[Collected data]
╭──
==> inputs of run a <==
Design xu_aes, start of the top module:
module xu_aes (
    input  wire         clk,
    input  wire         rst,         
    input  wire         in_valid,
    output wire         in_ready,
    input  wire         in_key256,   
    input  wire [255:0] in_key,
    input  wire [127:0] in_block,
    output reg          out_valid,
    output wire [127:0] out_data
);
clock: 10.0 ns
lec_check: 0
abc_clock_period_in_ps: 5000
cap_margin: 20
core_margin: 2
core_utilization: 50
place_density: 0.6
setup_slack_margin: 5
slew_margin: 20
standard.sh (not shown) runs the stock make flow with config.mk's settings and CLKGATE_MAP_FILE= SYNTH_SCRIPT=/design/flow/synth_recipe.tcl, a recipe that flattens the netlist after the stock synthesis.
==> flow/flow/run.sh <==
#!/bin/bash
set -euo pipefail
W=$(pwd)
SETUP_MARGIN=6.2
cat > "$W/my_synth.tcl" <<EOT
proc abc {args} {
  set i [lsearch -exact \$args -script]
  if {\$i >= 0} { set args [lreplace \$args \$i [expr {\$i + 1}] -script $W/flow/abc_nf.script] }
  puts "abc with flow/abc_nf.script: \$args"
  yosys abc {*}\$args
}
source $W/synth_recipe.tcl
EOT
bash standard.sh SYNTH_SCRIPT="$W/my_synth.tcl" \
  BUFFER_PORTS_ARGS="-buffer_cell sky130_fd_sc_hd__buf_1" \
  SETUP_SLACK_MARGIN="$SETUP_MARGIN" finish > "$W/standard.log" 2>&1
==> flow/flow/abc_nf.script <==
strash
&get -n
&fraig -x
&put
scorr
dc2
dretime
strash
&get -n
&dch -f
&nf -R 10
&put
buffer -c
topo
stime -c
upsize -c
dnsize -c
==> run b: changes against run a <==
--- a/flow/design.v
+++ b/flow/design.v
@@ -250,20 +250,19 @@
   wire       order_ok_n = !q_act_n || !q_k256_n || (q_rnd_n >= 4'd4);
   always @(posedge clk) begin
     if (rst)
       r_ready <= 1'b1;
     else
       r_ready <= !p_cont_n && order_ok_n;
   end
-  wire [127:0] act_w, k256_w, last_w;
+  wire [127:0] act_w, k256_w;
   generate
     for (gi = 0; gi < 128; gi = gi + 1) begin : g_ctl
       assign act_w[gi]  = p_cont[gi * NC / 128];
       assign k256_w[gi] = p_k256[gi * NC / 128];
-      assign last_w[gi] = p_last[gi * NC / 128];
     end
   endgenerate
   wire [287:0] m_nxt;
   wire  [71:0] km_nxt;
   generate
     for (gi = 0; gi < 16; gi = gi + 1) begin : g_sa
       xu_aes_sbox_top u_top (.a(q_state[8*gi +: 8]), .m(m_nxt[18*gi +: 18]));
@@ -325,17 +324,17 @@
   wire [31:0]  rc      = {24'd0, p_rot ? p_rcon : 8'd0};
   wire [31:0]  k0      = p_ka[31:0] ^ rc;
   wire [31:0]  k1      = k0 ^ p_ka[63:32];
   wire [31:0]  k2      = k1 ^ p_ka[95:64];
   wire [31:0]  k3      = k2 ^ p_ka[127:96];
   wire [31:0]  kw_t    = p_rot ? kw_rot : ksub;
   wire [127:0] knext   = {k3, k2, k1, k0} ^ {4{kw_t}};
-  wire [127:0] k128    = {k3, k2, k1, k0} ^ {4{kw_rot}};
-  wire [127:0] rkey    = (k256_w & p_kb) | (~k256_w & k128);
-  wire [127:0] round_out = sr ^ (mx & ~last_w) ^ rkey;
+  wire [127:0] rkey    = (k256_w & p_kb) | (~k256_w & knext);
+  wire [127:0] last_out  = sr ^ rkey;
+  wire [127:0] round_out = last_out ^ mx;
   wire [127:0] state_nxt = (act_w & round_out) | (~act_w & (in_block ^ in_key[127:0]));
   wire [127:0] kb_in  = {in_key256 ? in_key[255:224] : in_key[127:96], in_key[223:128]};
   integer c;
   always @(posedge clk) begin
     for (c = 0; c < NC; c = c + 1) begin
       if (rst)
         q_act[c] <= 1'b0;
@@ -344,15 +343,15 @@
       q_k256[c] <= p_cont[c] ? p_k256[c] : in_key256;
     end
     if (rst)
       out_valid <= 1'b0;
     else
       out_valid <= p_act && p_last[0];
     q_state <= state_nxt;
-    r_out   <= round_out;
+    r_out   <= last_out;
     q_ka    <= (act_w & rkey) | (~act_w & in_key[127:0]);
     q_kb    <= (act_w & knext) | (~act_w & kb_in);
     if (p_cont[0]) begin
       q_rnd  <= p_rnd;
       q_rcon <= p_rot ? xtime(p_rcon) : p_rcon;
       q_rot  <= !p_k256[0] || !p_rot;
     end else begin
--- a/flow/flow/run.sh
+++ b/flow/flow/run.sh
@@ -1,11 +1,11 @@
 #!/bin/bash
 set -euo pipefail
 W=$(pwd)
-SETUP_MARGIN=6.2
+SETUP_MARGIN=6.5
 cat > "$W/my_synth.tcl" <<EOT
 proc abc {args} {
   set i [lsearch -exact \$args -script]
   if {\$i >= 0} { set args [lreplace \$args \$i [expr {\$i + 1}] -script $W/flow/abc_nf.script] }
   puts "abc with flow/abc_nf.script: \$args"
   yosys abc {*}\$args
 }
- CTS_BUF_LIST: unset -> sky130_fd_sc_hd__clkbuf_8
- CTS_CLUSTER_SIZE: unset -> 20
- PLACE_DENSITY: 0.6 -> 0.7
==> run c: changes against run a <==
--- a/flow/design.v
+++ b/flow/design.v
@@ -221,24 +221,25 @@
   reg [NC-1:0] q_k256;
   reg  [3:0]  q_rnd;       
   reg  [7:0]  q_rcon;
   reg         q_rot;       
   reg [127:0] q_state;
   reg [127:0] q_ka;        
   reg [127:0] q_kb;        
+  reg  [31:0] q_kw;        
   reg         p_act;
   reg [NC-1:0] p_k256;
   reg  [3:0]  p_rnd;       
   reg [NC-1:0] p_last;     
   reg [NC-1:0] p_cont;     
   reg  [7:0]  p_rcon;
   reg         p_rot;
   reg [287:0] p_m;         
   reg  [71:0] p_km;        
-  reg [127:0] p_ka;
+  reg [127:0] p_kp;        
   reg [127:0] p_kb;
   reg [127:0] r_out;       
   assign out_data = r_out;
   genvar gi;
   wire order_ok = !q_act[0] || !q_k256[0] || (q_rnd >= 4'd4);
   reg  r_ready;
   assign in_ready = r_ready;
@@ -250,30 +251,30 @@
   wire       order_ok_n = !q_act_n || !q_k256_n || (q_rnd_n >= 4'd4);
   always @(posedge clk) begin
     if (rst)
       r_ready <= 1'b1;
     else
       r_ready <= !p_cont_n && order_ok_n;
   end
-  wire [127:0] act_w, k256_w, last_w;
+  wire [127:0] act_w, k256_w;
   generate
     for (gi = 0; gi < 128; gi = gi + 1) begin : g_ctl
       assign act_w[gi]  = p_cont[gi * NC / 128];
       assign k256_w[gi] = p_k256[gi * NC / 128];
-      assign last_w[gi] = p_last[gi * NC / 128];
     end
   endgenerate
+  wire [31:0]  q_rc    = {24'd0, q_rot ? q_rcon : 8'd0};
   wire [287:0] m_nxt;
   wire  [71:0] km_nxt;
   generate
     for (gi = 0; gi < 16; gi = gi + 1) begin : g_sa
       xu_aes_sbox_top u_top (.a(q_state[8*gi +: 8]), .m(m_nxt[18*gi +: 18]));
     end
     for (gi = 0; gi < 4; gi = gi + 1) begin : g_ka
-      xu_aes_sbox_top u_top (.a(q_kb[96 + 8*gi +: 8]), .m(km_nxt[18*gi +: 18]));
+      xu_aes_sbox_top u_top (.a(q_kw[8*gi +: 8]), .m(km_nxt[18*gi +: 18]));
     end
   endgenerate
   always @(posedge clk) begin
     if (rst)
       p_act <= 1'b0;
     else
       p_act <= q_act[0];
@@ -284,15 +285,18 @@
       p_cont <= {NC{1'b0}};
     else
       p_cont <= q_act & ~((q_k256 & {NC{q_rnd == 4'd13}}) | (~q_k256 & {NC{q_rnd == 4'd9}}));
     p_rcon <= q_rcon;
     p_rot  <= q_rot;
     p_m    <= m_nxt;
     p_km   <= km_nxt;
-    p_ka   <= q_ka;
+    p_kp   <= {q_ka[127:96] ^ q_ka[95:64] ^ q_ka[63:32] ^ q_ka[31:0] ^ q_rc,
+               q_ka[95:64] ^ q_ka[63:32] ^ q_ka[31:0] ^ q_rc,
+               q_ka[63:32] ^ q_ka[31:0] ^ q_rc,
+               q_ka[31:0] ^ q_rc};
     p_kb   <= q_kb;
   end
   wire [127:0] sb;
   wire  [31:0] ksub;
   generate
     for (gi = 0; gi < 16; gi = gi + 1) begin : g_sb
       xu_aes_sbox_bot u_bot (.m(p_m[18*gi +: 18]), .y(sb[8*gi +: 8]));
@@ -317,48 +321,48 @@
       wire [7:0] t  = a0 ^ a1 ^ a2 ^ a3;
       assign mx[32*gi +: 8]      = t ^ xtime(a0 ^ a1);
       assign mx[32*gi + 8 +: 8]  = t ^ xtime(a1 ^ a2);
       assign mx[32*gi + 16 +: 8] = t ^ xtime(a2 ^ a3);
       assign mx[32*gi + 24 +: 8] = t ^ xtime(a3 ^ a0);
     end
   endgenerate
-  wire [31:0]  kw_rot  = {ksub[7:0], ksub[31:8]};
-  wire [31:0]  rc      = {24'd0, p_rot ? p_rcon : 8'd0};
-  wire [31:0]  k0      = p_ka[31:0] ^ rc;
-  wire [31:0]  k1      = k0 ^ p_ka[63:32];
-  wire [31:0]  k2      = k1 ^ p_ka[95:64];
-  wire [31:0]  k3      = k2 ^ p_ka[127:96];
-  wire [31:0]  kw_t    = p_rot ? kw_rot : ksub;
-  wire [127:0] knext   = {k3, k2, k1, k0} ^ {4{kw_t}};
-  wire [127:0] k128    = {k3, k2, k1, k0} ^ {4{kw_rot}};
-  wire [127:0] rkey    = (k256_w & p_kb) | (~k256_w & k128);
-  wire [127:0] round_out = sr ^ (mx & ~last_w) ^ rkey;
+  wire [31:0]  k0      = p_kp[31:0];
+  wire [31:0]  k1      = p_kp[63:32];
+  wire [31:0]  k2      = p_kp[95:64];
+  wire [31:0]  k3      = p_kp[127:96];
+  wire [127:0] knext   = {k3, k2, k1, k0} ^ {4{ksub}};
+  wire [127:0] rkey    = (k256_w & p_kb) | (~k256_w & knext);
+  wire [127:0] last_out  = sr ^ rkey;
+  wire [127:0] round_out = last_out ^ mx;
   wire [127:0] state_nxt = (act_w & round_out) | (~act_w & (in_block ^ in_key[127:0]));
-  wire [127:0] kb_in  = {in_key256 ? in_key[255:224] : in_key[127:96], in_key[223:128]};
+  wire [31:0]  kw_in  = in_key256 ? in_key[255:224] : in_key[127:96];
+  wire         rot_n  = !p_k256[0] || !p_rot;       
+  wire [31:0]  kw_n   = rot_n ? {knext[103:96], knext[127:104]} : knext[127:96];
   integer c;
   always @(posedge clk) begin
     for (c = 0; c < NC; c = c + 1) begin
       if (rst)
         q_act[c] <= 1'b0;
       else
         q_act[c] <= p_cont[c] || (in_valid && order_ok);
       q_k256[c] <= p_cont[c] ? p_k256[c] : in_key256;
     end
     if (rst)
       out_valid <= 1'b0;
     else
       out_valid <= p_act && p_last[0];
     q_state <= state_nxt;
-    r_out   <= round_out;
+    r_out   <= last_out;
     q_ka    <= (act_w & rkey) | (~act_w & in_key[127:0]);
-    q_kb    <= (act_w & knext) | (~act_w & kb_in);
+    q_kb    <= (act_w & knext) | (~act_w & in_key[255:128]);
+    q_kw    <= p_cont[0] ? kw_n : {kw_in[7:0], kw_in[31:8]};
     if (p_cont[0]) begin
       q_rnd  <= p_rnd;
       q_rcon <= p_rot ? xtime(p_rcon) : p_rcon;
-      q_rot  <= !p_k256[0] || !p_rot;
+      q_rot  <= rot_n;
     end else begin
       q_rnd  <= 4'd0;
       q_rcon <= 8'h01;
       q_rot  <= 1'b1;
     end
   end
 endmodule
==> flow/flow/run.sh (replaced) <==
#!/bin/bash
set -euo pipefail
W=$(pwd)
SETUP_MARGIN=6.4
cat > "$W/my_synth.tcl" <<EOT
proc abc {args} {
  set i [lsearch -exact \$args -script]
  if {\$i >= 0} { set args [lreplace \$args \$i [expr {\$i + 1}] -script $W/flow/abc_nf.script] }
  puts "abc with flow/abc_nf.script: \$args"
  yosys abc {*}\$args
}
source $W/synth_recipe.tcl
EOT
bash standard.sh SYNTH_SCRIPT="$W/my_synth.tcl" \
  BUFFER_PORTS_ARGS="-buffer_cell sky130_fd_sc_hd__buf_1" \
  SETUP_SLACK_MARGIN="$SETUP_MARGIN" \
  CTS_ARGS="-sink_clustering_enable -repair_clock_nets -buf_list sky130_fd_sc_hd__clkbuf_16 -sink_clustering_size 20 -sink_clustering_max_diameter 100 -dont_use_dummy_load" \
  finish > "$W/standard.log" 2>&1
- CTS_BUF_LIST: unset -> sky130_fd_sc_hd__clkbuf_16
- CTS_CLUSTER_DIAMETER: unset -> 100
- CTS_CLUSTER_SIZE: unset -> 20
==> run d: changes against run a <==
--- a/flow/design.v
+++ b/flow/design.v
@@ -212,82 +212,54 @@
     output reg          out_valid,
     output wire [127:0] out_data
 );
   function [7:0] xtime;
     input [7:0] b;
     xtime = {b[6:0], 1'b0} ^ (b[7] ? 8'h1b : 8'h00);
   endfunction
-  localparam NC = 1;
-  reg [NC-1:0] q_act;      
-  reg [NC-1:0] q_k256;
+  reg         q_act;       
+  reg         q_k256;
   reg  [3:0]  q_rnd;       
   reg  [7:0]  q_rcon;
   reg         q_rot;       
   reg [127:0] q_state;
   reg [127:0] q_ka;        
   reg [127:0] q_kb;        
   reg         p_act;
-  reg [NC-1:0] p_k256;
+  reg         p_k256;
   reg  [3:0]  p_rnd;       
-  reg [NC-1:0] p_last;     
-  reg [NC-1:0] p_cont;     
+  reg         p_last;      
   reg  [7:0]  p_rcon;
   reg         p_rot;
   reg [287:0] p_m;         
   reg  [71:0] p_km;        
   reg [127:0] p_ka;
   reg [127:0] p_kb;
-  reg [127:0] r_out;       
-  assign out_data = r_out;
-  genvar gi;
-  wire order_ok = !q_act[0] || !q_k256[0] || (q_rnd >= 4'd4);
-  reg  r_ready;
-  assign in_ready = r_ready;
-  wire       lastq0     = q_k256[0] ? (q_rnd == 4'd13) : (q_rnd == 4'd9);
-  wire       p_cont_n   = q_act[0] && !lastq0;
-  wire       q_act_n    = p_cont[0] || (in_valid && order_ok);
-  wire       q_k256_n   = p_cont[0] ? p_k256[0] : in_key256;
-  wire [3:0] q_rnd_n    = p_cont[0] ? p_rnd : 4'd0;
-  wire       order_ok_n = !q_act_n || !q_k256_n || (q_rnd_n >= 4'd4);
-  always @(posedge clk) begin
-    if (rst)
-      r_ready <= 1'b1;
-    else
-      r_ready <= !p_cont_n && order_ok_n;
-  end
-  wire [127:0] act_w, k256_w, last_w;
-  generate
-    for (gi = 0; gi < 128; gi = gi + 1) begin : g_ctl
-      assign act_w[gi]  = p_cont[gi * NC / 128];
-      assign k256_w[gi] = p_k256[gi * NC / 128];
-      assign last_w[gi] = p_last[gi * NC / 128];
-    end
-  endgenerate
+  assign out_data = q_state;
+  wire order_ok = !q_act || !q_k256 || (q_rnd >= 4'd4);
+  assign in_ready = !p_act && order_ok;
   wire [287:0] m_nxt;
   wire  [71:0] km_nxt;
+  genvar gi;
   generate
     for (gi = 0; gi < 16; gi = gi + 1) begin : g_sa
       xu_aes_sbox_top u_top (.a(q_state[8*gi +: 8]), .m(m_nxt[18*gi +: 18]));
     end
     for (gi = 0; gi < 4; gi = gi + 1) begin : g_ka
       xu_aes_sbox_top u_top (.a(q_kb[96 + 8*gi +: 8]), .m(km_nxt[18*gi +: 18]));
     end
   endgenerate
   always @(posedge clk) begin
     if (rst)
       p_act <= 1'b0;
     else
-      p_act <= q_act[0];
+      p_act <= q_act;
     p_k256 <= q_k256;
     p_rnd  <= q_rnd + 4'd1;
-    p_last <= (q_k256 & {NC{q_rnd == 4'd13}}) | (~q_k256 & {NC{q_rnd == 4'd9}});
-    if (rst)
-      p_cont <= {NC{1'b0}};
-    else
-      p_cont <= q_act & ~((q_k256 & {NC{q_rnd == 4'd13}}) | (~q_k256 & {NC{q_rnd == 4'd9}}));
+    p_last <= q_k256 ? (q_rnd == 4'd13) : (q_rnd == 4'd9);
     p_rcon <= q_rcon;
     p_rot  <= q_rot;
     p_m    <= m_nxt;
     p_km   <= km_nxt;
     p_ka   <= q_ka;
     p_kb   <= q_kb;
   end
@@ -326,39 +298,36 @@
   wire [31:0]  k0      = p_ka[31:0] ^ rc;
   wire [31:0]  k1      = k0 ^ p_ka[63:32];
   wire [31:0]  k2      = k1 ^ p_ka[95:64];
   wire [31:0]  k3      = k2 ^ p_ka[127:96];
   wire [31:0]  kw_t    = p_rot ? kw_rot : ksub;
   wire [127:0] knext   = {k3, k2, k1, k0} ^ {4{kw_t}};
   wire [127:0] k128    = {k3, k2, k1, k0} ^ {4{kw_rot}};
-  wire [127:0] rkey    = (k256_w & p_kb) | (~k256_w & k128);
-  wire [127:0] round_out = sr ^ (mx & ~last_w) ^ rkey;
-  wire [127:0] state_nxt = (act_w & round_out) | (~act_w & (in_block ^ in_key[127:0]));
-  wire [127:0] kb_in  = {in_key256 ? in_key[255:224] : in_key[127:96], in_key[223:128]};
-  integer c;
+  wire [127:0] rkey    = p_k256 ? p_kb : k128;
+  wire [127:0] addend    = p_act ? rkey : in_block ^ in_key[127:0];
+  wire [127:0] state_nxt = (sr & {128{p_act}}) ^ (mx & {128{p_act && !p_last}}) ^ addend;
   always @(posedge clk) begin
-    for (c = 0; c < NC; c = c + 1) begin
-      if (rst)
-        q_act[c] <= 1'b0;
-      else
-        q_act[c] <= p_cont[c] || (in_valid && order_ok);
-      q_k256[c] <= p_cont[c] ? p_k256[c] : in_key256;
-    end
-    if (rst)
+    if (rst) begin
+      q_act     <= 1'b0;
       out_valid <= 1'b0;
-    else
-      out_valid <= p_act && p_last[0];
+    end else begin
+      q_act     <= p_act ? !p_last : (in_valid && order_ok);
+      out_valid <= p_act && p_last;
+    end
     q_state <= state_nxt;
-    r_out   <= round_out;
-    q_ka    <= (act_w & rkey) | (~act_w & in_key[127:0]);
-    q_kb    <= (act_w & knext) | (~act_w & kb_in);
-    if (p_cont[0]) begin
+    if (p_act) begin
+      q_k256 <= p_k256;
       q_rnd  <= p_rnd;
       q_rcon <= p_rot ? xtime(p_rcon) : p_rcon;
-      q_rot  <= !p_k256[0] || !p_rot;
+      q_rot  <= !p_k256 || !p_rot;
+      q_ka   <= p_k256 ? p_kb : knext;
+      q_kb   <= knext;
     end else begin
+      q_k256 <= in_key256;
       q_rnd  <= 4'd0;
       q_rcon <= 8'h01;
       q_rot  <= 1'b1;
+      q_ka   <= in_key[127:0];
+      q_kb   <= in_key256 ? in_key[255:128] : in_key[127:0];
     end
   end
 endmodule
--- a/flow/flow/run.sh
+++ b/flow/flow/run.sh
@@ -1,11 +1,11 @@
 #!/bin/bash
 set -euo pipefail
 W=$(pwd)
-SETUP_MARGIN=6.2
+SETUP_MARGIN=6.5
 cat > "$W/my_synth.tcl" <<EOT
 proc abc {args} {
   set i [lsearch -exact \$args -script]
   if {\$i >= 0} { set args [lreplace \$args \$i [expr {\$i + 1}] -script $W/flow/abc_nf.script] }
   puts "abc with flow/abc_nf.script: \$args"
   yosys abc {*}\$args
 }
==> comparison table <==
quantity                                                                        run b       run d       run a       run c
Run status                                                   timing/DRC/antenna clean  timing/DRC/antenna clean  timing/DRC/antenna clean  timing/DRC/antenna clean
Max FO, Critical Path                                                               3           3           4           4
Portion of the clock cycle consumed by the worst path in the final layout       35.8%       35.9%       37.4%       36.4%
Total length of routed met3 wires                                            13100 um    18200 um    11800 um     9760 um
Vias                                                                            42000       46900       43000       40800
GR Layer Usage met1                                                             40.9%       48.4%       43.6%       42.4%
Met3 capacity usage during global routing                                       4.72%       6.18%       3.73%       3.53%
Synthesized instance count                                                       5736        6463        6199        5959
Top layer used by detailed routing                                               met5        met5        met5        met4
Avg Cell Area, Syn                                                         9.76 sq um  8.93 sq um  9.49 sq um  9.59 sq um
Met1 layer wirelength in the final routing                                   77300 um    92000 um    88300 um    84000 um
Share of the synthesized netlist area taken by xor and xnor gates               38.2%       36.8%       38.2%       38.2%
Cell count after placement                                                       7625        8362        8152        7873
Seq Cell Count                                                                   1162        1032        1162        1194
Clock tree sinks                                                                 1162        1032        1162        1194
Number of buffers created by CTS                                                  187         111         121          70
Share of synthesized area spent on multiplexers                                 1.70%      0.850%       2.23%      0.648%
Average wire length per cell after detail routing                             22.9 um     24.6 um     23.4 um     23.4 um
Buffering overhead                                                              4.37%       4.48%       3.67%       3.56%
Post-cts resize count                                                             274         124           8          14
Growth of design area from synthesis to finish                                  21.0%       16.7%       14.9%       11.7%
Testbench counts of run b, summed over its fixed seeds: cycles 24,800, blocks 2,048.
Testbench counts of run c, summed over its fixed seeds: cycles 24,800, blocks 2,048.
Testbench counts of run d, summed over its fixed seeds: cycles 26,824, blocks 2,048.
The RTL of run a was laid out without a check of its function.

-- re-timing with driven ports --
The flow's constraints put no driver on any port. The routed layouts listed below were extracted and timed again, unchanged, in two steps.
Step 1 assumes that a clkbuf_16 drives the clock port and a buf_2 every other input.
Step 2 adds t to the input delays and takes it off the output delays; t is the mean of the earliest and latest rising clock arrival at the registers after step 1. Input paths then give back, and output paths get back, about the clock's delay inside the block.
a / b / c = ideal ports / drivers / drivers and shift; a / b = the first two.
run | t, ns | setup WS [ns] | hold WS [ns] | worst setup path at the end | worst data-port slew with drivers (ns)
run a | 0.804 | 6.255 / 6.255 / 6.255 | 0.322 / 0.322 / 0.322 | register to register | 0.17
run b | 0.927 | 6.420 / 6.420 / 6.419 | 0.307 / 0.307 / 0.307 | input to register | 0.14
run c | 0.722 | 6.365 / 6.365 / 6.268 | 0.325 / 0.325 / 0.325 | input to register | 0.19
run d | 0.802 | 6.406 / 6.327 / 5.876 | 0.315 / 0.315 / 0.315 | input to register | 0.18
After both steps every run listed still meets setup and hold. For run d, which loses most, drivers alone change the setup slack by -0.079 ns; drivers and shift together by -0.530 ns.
╰──
**WORK ORDER**: Filter the data above down to lines with the word "Share", and copy them.

**RESPONSE**:
Share of the synthesized netlist area taken by xor and xnor gates               38.2%       36.8%       38.2%       38.2%
Share of synthesized area spent on multiplexers                                 1.70%      0.850%       2.23%      0.648%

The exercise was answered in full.